_WHAT TO WORK ON_
In the records that follow, show each line where the word "sequential" is present.

(THE DATA begins)

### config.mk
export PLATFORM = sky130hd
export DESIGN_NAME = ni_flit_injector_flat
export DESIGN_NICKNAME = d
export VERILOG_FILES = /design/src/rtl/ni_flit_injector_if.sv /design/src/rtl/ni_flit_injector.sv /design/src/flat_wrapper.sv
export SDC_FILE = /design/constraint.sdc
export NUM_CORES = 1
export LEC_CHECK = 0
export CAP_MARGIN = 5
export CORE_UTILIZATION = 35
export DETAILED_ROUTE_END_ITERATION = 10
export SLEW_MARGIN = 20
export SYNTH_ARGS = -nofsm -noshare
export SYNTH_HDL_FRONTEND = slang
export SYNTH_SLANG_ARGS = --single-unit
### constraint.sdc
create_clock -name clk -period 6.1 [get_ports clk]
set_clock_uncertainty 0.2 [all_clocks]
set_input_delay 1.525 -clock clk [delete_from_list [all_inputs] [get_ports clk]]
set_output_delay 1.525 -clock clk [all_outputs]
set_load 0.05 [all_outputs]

(THE DATA ends)
(THE DATA begins)

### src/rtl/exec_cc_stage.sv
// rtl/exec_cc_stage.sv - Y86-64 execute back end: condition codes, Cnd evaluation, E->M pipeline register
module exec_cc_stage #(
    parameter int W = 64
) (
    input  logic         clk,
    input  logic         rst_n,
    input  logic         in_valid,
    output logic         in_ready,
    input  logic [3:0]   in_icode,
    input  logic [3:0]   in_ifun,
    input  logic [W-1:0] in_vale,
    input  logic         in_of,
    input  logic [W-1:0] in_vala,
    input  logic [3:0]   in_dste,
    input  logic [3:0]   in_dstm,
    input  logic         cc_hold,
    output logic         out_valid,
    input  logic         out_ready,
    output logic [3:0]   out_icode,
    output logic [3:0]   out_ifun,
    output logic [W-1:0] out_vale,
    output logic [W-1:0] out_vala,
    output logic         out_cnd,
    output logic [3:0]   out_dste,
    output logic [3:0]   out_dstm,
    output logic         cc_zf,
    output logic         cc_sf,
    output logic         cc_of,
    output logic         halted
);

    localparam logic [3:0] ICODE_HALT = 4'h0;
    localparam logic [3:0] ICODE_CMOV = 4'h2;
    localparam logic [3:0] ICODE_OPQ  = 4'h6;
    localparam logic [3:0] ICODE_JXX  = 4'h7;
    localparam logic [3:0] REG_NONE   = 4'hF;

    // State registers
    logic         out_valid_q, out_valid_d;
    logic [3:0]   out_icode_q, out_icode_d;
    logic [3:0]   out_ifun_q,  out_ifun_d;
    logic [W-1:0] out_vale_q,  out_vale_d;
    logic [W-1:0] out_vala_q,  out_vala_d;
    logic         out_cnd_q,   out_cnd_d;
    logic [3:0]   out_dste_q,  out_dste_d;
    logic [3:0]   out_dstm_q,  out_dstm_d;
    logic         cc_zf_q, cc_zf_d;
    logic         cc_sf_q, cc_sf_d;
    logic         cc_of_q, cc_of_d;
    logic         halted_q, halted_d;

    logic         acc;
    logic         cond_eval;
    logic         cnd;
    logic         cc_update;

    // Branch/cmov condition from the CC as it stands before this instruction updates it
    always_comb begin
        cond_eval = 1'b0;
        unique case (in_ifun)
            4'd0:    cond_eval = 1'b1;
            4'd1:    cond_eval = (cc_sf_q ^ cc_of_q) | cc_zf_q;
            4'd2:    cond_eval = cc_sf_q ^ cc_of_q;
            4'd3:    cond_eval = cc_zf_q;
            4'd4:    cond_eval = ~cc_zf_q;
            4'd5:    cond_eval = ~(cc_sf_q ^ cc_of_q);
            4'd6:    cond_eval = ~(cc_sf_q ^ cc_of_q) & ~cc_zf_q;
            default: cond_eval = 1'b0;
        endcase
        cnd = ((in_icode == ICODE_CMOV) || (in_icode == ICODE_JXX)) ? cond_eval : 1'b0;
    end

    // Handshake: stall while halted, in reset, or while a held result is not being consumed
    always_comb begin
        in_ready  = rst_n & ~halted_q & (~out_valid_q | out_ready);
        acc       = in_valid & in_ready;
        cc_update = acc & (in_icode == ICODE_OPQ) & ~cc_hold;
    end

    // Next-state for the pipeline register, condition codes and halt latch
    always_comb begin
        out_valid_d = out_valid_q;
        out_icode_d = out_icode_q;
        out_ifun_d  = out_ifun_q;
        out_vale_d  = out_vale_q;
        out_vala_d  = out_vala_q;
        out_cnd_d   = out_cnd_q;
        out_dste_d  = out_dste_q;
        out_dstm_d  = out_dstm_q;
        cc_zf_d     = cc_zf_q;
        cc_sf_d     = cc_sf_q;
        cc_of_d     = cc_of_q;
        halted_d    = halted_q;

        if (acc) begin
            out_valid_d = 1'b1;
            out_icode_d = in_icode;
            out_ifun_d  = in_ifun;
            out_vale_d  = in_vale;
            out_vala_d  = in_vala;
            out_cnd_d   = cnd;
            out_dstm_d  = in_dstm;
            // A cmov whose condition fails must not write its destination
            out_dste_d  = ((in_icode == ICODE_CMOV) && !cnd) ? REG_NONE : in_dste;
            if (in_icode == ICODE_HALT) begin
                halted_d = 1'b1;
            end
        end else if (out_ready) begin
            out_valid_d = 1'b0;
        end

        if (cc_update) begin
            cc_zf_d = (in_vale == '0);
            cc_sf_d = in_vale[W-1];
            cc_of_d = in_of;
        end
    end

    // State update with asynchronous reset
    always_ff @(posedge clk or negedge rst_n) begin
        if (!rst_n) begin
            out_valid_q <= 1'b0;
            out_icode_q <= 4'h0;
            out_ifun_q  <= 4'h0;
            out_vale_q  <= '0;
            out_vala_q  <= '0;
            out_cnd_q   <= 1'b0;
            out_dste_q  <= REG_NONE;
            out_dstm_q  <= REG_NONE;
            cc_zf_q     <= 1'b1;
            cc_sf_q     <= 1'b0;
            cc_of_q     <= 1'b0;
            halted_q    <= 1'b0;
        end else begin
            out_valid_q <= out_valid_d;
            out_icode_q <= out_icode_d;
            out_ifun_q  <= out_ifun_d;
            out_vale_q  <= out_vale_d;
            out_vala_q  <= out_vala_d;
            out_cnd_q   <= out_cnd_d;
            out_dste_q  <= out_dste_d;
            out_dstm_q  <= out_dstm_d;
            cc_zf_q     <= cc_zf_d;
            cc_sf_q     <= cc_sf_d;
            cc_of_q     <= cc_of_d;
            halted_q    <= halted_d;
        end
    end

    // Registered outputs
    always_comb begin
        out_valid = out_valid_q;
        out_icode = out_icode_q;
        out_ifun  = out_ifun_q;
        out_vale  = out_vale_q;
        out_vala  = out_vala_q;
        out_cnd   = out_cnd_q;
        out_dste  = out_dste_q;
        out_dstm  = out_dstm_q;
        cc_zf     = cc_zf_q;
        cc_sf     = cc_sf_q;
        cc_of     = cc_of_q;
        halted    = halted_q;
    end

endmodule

(THE DATA ends)
(THE DATA begins)

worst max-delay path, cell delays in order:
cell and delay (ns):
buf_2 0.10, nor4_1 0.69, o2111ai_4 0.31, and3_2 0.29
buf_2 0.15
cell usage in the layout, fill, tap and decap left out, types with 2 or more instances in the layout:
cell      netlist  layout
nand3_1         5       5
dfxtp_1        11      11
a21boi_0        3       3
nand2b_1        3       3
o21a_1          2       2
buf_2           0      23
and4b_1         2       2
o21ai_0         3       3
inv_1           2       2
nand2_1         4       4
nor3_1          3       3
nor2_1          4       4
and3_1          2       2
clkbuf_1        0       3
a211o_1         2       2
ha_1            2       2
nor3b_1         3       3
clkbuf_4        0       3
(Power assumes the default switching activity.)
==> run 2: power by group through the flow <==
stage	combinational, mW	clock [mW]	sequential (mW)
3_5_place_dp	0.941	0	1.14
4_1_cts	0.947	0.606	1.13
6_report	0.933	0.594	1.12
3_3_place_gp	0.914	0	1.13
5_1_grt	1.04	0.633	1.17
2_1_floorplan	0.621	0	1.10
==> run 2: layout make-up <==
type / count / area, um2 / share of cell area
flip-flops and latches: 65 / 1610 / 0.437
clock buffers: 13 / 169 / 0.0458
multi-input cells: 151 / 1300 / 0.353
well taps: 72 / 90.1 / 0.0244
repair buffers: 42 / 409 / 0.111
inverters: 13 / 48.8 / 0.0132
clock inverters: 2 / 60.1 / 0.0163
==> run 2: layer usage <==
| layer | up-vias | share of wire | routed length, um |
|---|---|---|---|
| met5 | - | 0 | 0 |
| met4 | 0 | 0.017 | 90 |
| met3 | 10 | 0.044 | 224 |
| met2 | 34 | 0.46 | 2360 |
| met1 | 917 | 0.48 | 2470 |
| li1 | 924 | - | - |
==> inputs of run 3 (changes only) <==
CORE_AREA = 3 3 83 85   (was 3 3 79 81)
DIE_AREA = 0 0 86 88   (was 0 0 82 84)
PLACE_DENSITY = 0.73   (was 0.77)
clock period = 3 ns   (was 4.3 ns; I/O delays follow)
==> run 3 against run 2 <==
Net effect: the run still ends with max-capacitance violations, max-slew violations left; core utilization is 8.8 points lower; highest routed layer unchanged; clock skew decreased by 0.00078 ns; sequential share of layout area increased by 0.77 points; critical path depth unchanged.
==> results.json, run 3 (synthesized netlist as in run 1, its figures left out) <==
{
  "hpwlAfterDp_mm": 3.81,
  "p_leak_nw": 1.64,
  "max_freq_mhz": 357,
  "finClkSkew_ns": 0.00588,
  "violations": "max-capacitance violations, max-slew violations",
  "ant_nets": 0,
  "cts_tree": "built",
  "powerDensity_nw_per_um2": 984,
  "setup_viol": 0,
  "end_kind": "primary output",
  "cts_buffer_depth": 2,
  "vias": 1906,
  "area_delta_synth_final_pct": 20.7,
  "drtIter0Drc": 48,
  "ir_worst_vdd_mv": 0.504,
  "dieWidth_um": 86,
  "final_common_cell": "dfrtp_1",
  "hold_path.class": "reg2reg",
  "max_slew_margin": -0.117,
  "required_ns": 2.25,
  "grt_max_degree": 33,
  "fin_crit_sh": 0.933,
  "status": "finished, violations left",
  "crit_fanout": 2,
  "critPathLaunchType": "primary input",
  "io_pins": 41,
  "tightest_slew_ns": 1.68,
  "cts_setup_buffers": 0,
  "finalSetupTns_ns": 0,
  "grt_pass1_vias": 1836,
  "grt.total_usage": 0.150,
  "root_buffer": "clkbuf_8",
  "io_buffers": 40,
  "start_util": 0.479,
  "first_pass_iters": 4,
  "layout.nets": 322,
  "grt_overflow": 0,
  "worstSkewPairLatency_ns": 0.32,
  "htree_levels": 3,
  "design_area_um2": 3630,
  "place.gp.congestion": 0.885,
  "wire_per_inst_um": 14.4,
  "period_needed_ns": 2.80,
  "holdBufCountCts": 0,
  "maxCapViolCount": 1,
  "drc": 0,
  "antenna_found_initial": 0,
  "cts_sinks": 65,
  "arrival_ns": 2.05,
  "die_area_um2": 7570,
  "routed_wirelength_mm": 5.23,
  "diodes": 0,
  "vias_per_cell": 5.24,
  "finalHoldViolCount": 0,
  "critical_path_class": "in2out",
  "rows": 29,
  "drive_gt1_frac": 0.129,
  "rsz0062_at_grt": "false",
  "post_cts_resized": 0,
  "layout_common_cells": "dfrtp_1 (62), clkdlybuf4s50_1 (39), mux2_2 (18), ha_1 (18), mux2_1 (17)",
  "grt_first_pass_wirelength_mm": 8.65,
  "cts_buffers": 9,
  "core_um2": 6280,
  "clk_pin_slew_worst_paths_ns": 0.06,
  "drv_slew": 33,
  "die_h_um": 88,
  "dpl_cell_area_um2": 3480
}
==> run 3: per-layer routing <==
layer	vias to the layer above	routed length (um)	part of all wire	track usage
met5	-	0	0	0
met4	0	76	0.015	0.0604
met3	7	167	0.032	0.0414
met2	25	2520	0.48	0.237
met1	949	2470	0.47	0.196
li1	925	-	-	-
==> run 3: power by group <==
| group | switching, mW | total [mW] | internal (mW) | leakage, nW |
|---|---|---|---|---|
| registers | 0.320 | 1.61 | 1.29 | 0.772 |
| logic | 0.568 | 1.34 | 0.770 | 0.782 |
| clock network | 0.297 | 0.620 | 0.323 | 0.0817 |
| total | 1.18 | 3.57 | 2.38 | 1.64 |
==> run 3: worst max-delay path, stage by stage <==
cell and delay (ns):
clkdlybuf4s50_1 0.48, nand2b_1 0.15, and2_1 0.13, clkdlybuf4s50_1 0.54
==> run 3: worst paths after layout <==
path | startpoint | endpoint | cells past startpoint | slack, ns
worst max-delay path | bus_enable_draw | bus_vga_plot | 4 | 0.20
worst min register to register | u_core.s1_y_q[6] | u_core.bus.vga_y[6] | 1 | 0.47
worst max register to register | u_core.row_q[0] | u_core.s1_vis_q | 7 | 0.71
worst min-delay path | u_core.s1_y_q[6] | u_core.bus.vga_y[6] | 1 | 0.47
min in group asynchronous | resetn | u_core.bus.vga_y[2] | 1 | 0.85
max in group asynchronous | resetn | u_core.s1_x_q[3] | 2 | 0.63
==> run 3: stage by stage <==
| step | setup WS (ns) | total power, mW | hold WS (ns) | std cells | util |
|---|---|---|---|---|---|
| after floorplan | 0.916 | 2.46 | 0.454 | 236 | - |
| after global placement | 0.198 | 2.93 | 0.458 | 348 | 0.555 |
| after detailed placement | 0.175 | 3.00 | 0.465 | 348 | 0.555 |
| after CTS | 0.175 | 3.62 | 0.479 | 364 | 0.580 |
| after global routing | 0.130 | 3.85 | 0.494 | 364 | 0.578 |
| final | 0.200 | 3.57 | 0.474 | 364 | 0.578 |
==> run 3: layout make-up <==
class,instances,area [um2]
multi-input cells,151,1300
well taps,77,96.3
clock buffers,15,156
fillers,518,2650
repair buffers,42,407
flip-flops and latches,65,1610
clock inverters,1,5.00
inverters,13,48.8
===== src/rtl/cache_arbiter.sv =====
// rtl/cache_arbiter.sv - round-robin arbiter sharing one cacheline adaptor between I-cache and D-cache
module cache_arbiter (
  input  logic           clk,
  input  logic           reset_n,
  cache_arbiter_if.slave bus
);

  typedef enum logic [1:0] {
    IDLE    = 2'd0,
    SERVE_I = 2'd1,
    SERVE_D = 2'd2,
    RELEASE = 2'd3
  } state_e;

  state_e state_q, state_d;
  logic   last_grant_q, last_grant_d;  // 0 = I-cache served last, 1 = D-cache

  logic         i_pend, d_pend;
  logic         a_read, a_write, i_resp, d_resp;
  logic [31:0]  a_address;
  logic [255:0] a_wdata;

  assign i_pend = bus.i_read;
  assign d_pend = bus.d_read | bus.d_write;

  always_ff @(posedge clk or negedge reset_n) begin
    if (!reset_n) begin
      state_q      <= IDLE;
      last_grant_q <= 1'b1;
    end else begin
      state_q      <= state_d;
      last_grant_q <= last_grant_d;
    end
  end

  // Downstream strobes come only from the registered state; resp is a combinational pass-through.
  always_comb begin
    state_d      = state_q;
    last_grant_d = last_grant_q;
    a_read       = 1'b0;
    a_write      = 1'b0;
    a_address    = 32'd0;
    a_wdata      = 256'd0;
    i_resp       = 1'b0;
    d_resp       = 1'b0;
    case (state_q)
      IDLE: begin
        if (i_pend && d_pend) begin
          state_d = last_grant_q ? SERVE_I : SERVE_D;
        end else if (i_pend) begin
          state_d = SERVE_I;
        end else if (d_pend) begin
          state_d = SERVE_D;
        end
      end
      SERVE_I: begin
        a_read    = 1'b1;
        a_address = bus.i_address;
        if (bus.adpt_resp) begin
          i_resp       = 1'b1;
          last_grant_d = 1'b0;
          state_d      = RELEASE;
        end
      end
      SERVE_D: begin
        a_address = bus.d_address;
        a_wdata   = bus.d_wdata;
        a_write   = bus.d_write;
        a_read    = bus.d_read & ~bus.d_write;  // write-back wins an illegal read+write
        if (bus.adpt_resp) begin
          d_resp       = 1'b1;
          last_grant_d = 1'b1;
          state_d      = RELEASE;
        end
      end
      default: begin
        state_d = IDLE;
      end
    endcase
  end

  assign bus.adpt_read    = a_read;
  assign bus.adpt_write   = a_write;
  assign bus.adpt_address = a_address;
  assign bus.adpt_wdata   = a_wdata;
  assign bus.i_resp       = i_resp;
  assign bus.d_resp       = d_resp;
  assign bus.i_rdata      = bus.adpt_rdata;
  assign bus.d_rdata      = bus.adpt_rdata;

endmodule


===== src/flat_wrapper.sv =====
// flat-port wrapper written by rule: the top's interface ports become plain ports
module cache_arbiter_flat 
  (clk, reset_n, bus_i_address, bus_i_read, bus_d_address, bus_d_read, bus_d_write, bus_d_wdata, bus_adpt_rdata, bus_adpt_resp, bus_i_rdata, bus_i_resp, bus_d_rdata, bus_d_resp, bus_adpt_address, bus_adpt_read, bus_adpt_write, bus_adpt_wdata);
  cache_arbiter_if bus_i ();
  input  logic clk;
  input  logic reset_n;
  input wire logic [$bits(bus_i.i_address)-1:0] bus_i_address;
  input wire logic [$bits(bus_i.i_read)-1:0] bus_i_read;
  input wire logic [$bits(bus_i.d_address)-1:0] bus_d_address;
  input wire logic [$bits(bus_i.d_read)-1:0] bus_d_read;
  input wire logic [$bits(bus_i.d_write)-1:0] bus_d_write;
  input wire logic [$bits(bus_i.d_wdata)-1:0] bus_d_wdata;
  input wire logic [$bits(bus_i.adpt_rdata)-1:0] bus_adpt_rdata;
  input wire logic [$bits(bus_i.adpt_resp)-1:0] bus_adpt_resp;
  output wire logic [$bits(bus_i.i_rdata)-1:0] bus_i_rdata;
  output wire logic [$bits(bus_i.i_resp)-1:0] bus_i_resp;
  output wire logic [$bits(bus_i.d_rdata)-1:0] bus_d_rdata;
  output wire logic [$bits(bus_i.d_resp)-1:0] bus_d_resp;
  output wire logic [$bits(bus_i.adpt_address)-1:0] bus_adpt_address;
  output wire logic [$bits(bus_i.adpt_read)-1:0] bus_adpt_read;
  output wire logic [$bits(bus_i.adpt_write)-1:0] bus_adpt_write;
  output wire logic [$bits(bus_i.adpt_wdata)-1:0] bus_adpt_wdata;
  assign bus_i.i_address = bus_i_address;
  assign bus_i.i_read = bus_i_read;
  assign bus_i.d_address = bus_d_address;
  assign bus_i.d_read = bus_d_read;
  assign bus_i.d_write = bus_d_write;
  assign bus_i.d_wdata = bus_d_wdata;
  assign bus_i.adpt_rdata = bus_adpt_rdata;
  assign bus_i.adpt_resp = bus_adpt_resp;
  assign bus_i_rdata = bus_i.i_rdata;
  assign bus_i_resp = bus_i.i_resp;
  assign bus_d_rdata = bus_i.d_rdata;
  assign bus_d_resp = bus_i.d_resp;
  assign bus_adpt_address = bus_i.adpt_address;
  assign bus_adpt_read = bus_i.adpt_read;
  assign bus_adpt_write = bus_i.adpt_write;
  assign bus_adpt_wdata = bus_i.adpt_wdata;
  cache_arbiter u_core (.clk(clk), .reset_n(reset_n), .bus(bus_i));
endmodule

(THE DATA ends)

_RESULT OF THE EXERCISE_
stage	combinational, mW	clock [mW]	sequential (mW)
Net effect: the run still ends with max-capacitance violations, max-slew violations left; core utilization is 8.8 points lower; highest routed layer unchanged; clock skew decreased by 0.00078 ns; sequential share of layout area increased by 0.77 points; critical path depth unchanged.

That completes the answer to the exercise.